As a teacher, you will need to be patient but persistent as students gradually come to understand how this works. You can get additional help and perspective in the “data move” chapters on Grouping and Summarizing.
As to developing an intuition about what to group by and why, and how to summarize, my conjecture is that by seeing it a few times, many students will start to get it, even without being able to articulate what’s going on. I also believe, though, that we teachers can gently point out and name the data moves we are making, and remark on their consequences. (“And look! By grouping and summarizing, we now have only 30 points instead of 800. What do you think? Is this graph easier to understand?”)
With that prodding, we nudge them towards metacognition.
Summarizing loses information
Do not think for a moment, however, that summarizing is a panacea. It’s a tool, and we must recognize its limitations and weaknesses. Sure, we went from 800 points down to 30. What happened to those 770 missing points?
The sweep of the means in our graph is lovely, and elegantly shows the overall pattern of growth of girls and boys, but it ignores the individuals. It ignores variability.

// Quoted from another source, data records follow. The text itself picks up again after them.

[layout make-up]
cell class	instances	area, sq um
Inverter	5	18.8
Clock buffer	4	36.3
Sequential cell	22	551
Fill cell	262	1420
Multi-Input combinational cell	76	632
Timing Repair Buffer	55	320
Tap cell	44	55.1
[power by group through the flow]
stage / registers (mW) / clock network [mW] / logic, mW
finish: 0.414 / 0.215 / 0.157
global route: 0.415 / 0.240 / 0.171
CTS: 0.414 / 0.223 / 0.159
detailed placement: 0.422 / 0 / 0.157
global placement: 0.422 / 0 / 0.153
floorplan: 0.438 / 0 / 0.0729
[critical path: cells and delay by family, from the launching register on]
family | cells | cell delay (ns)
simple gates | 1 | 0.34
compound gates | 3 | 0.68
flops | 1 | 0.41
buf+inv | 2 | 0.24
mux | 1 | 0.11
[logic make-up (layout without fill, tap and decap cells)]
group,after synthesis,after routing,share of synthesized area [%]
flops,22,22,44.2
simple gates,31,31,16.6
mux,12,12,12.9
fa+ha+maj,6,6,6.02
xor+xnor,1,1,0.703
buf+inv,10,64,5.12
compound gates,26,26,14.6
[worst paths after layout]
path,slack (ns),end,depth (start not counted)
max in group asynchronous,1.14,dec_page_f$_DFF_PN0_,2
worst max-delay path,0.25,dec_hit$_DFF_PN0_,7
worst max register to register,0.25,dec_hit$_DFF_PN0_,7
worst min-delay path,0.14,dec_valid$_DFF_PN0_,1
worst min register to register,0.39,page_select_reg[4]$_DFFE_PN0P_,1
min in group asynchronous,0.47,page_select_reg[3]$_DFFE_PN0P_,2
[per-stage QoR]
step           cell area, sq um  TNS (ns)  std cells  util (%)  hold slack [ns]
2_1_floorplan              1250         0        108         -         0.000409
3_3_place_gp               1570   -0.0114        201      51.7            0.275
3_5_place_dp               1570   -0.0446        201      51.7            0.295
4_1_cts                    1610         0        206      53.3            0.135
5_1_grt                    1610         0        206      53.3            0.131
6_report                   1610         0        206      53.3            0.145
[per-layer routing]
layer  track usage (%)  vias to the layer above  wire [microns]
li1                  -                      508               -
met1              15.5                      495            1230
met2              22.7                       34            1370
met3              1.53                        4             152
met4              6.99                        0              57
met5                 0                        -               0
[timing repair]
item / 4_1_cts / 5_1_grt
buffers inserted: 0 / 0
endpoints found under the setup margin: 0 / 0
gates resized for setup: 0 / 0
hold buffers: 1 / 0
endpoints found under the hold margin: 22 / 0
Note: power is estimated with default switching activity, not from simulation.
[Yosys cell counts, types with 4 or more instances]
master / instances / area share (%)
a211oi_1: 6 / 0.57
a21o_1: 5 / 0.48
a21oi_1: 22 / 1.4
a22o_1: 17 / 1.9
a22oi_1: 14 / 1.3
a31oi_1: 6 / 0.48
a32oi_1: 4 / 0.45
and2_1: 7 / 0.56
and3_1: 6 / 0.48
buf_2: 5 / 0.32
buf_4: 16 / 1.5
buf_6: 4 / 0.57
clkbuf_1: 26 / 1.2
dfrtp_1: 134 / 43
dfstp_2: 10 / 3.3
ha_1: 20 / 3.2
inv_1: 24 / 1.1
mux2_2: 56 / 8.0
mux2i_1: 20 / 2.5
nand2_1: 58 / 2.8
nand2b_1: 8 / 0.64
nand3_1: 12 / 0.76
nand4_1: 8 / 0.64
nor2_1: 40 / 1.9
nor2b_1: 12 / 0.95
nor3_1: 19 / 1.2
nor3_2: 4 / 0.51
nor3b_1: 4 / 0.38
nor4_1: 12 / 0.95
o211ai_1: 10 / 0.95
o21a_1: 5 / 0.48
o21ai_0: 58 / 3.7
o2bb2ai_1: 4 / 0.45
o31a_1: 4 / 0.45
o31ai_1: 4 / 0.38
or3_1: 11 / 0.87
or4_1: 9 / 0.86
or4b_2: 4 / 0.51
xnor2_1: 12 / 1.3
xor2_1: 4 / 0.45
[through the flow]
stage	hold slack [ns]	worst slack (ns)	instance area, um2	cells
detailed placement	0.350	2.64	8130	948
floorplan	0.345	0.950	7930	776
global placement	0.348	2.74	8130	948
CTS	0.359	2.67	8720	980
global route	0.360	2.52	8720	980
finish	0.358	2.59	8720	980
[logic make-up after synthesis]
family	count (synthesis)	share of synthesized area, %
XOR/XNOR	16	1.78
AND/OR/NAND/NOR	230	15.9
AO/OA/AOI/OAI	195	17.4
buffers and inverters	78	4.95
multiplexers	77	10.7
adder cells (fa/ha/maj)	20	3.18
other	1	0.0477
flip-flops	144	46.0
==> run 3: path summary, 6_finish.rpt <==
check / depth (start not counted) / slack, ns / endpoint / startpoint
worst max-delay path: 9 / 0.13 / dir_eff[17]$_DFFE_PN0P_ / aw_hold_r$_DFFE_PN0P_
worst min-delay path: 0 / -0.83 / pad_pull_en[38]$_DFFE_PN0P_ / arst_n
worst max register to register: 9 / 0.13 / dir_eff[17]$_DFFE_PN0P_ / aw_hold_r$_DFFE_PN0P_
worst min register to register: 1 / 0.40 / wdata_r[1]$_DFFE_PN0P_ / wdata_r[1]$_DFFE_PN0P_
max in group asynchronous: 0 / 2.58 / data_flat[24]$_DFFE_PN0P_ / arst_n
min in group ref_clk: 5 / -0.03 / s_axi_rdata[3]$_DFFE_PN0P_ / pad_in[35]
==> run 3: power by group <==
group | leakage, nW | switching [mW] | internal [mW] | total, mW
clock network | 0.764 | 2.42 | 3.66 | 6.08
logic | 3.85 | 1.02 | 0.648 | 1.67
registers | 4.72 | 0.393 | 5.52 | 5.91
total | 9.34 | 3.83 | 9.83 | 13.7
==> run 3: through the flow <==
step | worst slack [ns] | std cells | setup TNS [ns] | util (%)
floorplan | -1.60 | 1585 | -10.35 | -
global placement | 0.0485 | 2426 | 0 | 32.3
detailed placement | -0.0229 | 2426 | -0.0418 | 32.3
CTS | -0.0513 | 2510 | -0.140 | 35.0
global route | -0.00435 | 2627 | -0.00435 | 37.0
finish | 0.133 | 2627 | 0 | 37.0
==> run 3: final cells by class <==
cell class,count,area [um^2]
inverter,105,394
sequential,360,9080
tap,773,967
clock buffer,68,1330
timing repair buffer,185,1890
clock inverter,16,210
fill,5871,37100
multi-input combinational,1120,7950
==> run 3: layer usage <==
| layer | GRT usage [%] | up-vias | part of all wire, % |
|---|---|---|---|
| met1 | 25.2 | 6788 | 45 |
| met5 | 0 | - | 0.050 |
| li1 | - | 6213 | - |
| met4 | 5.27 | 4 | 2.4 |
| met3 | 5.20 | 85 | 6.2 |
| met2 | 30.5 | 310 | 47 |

Therefore, even if there is no time for a whole lesson on this topic, be sure to ring that chime from time to time. Ask, does this graph mean that every seven-year-old is this height? Or show a graph of only sixteen-year-olds. Notice that some girls are taller than a lot of the boys, and that some boys are really short. Invite students to speculate how they could draw a graph that showed the overall story and, at the same time, showed the variability.

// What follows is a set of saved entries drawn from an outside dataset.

===== src/status_reporting.sv =====
// status byte, status registers and status command interpreter
`timescale 1ns/10ps
module status_reporting
  import status_pkg::*;
(
  // clock and reset
  input wire logic clk_i,
  input wire logic sys_rst_i,
  // command characters from the bus
  input wire logic rx_valid_i,
  input wire logic [7:0] rx_data_i,
  // response characters to the bus
  output logic tx_valid_o,
  output logic [7:0] tx_data_o,
  input wire logic tx_ready_i,
  // condition inputs from the instrument
  input wire logic [15:0] oper_cond_i,
  input wire logic [15:0] ques_cond_i,
  input wire logic [7:0] fres_fault_i,
  input wire logic [7:0] esr_event_i,
  input wire logic [7:0] esr_enable_i,
  input wire logic [7:0] srq_enable_i,
  input wire logic power_on_flag_i,
  input wire logic clear_status_i,
  input wire logic out_buf_busy_i,
  // status outputs
  output logic [7:0] summary_status_byte_o,
  output logic service_request_o,
  output logic [7:0] std_event_o
);
  state_t s, next_s;
  logic [7:0] up_char;
  logic [7:0] match_node;
  logic match_bad;
  logic is_letter;
  logic is_digit;
  logic is_hex_q;
  logic [15:0] value;
  logic [16:0] digit_acc;
  logic [7:0][7:0] text;
  logic [2:0] text_len;
  logic [15:0] rem;
  logic [15:0] oper_rise;
  logic [15:0] ques_rise;
  logic [3:0] nib;

  // header case folding
  // upper and lower case accepted
  assign up_char = (rx_data_i >= "a" && rx_data_i <= "z") ? rx_data_i - 8'h20 : rx_data_i;
  assign is_letter = (up_char >= "A" && up_char <= "Z");
  assign is_digit = (rx_data_i >= "0" && rx_data_i <= "9");
  assign digit_acc = 17'(s.param * 17'd10) + 17'(rx_data_i - "0");
  assign is_hex_q = (s.dec.cmd == CMD_QUES_FRES);

  header_match u_match (
    .node_i(s.node),
    .word_i(s.word),
    .wlen_i(s.wlen),
    .node_o(match_node),
    .bad_o(match_bad)
  );

  assign oper_rise = oper_cond_i & ~s.oper_cond;
  assign ques_rise = ques_cond_i & ~s.ques_cond;

  always_comb begin
    value = 16'h0000;
    rem = 16'h0000;
    text = '0;
    text_len = 3'd0;
    nib = 4'h0;
    case (s.dec.cmd)
      CMD_OPER_COND: value = s.oper_cond;
      CMD_OPER_ENAB: value = s.oper_enab;
      CMD_OPER_EVEN: value = s.oper_even;
      CMD_QUES_COND: value = s.ques_cond;
      CMD_QUES_ENAB: value = s.ques_enab;
      CMD_QUES_EVEN: value = s.ques_even;
      CMD_QUES_FRES: value = {8'h00, s.fres};
      default: value = 16'h0000;
    endcase
    // hex formatting of the fault byte
    if (is_hex_q) begin
      for (int i = 0; i < 2; i++) begin
        nib = value[4*i +: 4];
        text[i] = (nib < 4'hA) ? 8'("0") + 8'(nib) : 8'("A") + 8'(nib - 4'hA);
      end
      text_len = 3'd2;
    end else begin
      // decimal digits, least significant first
      rem = value;
      for (int i = 0; i < 5; i++) begin
        text[i] = 8'("0") + 8'(rem % 16'd10);
        if (rem != 16'h0000 || i == 0) text_len = 3'(i + 1);
        rem = rem / 16'd10;
      end
    end
  end

  always_comb begin
    next_s = s;
    next_s.tx_valid = 1'b0;
    // fault bits set when a fault occurs
    next_s.fres = s.fres | fres_fault_i;
    next_s.oper_cond = oper_cond_i;
    next_s.ques_cond = ques_cond_i;
    next_s.oper_even = s.oper_even | oper_rise;
    next_s.ques_even = s.ques_even | ques_rise;
    next_s.esr = s.esr | esr_event_i;
    if (clear_status_i) begin
      next_s.oper_even = oper_rise;
      next_s.ques_even = ques_rise;
      next_s.esr = esr_event_i;
      next_s.fres = fres_fault_i;
    end
    case (s.st)
      ST_HEADER: if (rx_valid_i) begin
        if (is_letter) begin
          // short form kept, long-form tail ignored
          if (s.wlen == 3'd0) next_s.word = up_char;
          // second letter N tells enable apart from event
          if (s.wlen == 3'd1 && s.word == "E" && up_char == "N") next_s.word = "n";
          if (s.wlen != 3'd7) next_s.wlen = s.wlen + 3'd1;
        end else if (rx_data_i == "[" || rx_data_i == "]") begin
          next_s.wlen = s.wlen;
        end else if (rx_data_i == CHAR_COLON || rx_data_i == CHAR_QM || rx_data_i == CHAR_SPACE ||
                     rx_data_i == CHAR_NL || rx_data_i == CHAR_SEMI) begin
          if (s.wlen != 3'd0) begin
            next_s.node = match_bad ? 8'hFF : match_node;
            next_s.wlen = 3'd0;
          end
          // question mark marks the query form
          if (rx_data_i == CHAR_QM) next_s.query = 1'b1;
          if (rx_data_i == CHAR_SPACE) next_s.st = ST_PARAM;
          if (rx_data_i == CHAR_NL || rx_data_i == CHAR_SEMI) next_s.st = ST_SEND;
        end else begin
          next_s.node = 8'hFF;
        end
      end
      ST_PARAM: if (rx_valid_i) begin
        if (is_digit) begin
          next_s.has_param = 1'b1;
          next_s.param = digit_acc;
          if (digit_acc > 17'(ENABLE_MAX)) next_s.param_bad = 1'b1;
        end else if (rx_data_i == CHAR_NL || rx_data_i == CHAR_SEMI) begin
          next_s.st = ST_SEND;
        end else if (rx_data_i != CHAR_SPACE) begin
          next_s.has_param = 1'b1;
          next_s.param_bad = 1'b1;
        end
      end
      ST_SEND: begin
        // final decode of the collected header
        next_s.dec.query = s.query;
        case (s.node)
          8'h10: next_s.dec.cmd = CMD_OPER_COND;
          8'h11: next_s.dec.cmd = CMD_QUES_COND;
          8'h20: next_s.dec.cmd = CMD_OPER_ENAB;
          8'h21: next_s.dec.cmd = CMD_QUES_ENAB;
          8'h24, 8'h02: next_s.dec.cmd = CMD_OPER_EVEN;
          8'h25, 8'h03: next_s.dec.cmd = CMD_QUES_EVEN;
          8'h31: next_s.dec.cmd = CMD_QUES_FRES;
          8'h30: next_s.dec.cmd = CMD_PRESET;
          default: next_s.dec.cmd = CMD_BAD;
        endcase
        next_s.st = ST_SKIP;
      end
      ST_SKIP: begin
        // execute decoded command and build the answer
        next_s.resp_idx = 3'd0;
        next_s.resp_len = 3'd1;
        next_s.resp[0] = CHAR_ACK;
        if (s.dec.cmd == CMD_BAD ||
            ((s.dec.cmd == CMD_OPER_ENAB || s.dec.cmd == CMD_QUES_ENAB) && !s.dec.query &&
             (s.param_bad || !s.has_param)) ||
            ((s.dec.cmd == CMD_PRESET) && s.dec.query)) begin
          next_s.resp[0] = CHAR_NAK;
          next_s.esr[ESR_CMD_ERR_BIT] = 1'b1;
        end else if (s.dec.query) begin
          for (int i = 0; i < 5; i++) begin
            if (3'(i) < text_len) next_s.resp[3'(i) + 3'd0] = text[text_len - 3'(i) - 3'd1];
          end
          next_s.resp[text_len] = CHAR_NL;
          next_s.resp_len = text_len + 3'd1;
          if (s.dec.cmd == CMD_OPER_EVEN) next_s.oper_even = oper_rise;
          if (s.dec.cmd == CMD_QUES_EVEN) next_s.ques_even = ques_rise;
          // stray parameter on a query ignored with warning
          if (s.has_param) next_s.ques_even[QUES_WARN_BIT] = 1'b1;
        end else begin
          case (s.dec.cmd)
            // enable written from the decimal parameter
            CMD_OPER_ENAB: next_s.oper_enab = s.param[15:0];
            // enable written from the decimal parameter
            CMD_QUES_ENAB: next_s.ques_enab = s.param[15:0];
            CMD_PRESET: begin
              next_s.oper_enab = REG16_RESET;
              next_s.ques_enab = REG16_RESET;
              if (s.has_param) next_s.ques_even[QUES_WARN_BIT] = 1'b1;
            end
            default: begin
              // query-only header sent as a setting
              next_s.resp[0] = CHAR_NAK;
              next_s.esr[ESR_CMD_ERR_BIT] = 1'b1;
            end
          endcase
        end
        next_s.node = 8'h00;
        next_s.word = 8'h00;
        next_s.wlen = 3'd0;
        next_s.query = 1'b0;
        next_s.has_param = 1'b0;
        next_s.param = 17'h00000;
        next_s.param_bad = 1'b0;
        next_s.st = ST_HEADER;
        next_s.tx_valid = 1'b0;
      end
      default: next_s.st = ST_HEADER;
    endcase
    // power-on flag latched until read or cleared; a new flag beats the clear
    if (power_on_flag_i) next_s.oper_even[OPER_PON_BIT] = 1'b1;
    // response streaming runs beside header parsing
    if (s.resp_idx < s.resp_len && s.st != ST_SKIP) begin
      if (!s.tx_valid || tx_ready_i) begin
        next_s.tx_valid = 1'b1;
        next_s.tx_data = s.resp[s.resp_idx];
        next_s.resp_idx = s.resp_idx + 3'd1;
      end else begin
        next_s.tx_valid = 1'b1;
      end
    end else if (s.tx_valid && !tx_ready_i) begin
      next_s.tx_valid = 1'b1;
    end
    next_s.stb = 8'h00;
    next_s.stb[STB_QUES_BIT] = |(next_s.ques_even & next_s.ques_enab);
    next_s.stb[STB_MAV_BIT] = out_buf_busy_i || (next_s.resp_idx < next_s.resp_len) || next_s.tx_valid;
    next_s.stb[STB_ESB_BIT] = |(next_s.esr & esr_enable_i);
    next_s.stb[STB_OPER_BIT] = |(next_s.oper_even & next_s.oper_enab);
    next_s.srq = |(next_s.stb & srq_enable_i & ~(8'h01 << STB_RQS_BIT));
    next_s.stb[STB_RQS_BIT] = next_s.srq;
  end

  always_ff @(posedge clk_i) begin
    if (sys_rst_i) begin
      s <= '0;
    end else begin
      s <= next_s;
    end
  end

  assign tx_valid_o = s.tx_valid;
  assign tx_data_o = s.tx_data;
  assign summary_status_byte_o = s.stb;
  assign service_request_o = s.srq;
  assign std_event_o = s.esr;

  property p_low_zero;
    @(posedge clk_i) disable iff (sys_rst_i) s.stb[2:0] == 3'b000;
  endproperty
  a_low_zero: assert property (p_low_zero) else $error("stb low bits set");
  property p_ques_sum;
    @(posedge clk_i) disable iff (sys_rst_i) s.stb[STB_QUES_BIT] == |(s.ques_even & s.ques_enab);
  endproperty
  a_ques_sum: assert property (p_ques_sum) else $error("ques summary wrong");
  property p_oper_sum;
    @(posedge clk_i) disable iff (sys_rst_i) s.stb[STB_OPER_BIT] == |(s.oper_even & s.oper_enab);
  endproperty
  a_oper_sum: assert property (p_oper_sum) else $error("oper summary wrong");
  property p_srq;
    @(posedge clk_i) disable iff (sys_rst_i) service_request_o |-> |(s.stb & ~8'h40) ;
  endproperty
  a_srq: assert property (p_srq) else $error("srq without summary");
  property p_preset;
    @(posedge clk_i) disable iff (sys_rst_i)
      (s.st == ST_SKIP && s.dec.cmd == CMD_PRESET && !s.dec.query) |=> s.oper_enab == 16'h0000 && s.ques_enab == 16'h0000;
  endproperty
  a_preset: assert property (p_preset) else $error("preset failed");
  property p_nak;
    @(posedge clk_i) disable iff (sys_rst_i)
      (s.st == ST_SKIP && s.dec.cmd == CMD_BAD) |=> s.resp[0] == CHAR_NAK && s.esr[ESR_CMD_ERR_BIT];
  endproperty
  a_nak: assert property (p_nak) else $error("no nak on error");
  property p_fres;
    @(posedge clk_i) disable iff (sys_rst_i) (fres_fault_i != 8'h00 && !clear_status_i) |=> (s.fres & $past(fres_fault_i)) == $past(fres_fault_i);
  endproperty
  a_fres: assert property (p_fres) else $error("fault bit not set");
  property p_rise;
    @(posedge clk_i) disable iff (sys_rst_i)
      (oper_rise != 16'h0000) |=> (s.oper_even & $past(oper_rise)) == $past(oper_rise);
  endproperty
  a_rise: assert property (p_rise) else $error("event not latched");
endmodule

That is, rescue students from the tyranny of the center. As a society we are often held in thrall. We hear that median home prices in Westview are higher than in Dust Gulch, so we assume that evey home is Dust Gulch is a shack and every one in Westview a mansion. We read that test scores (which are always mean test scores) are higher in Blue Sky Unified, so we assume that our children will get a good education only if we move there.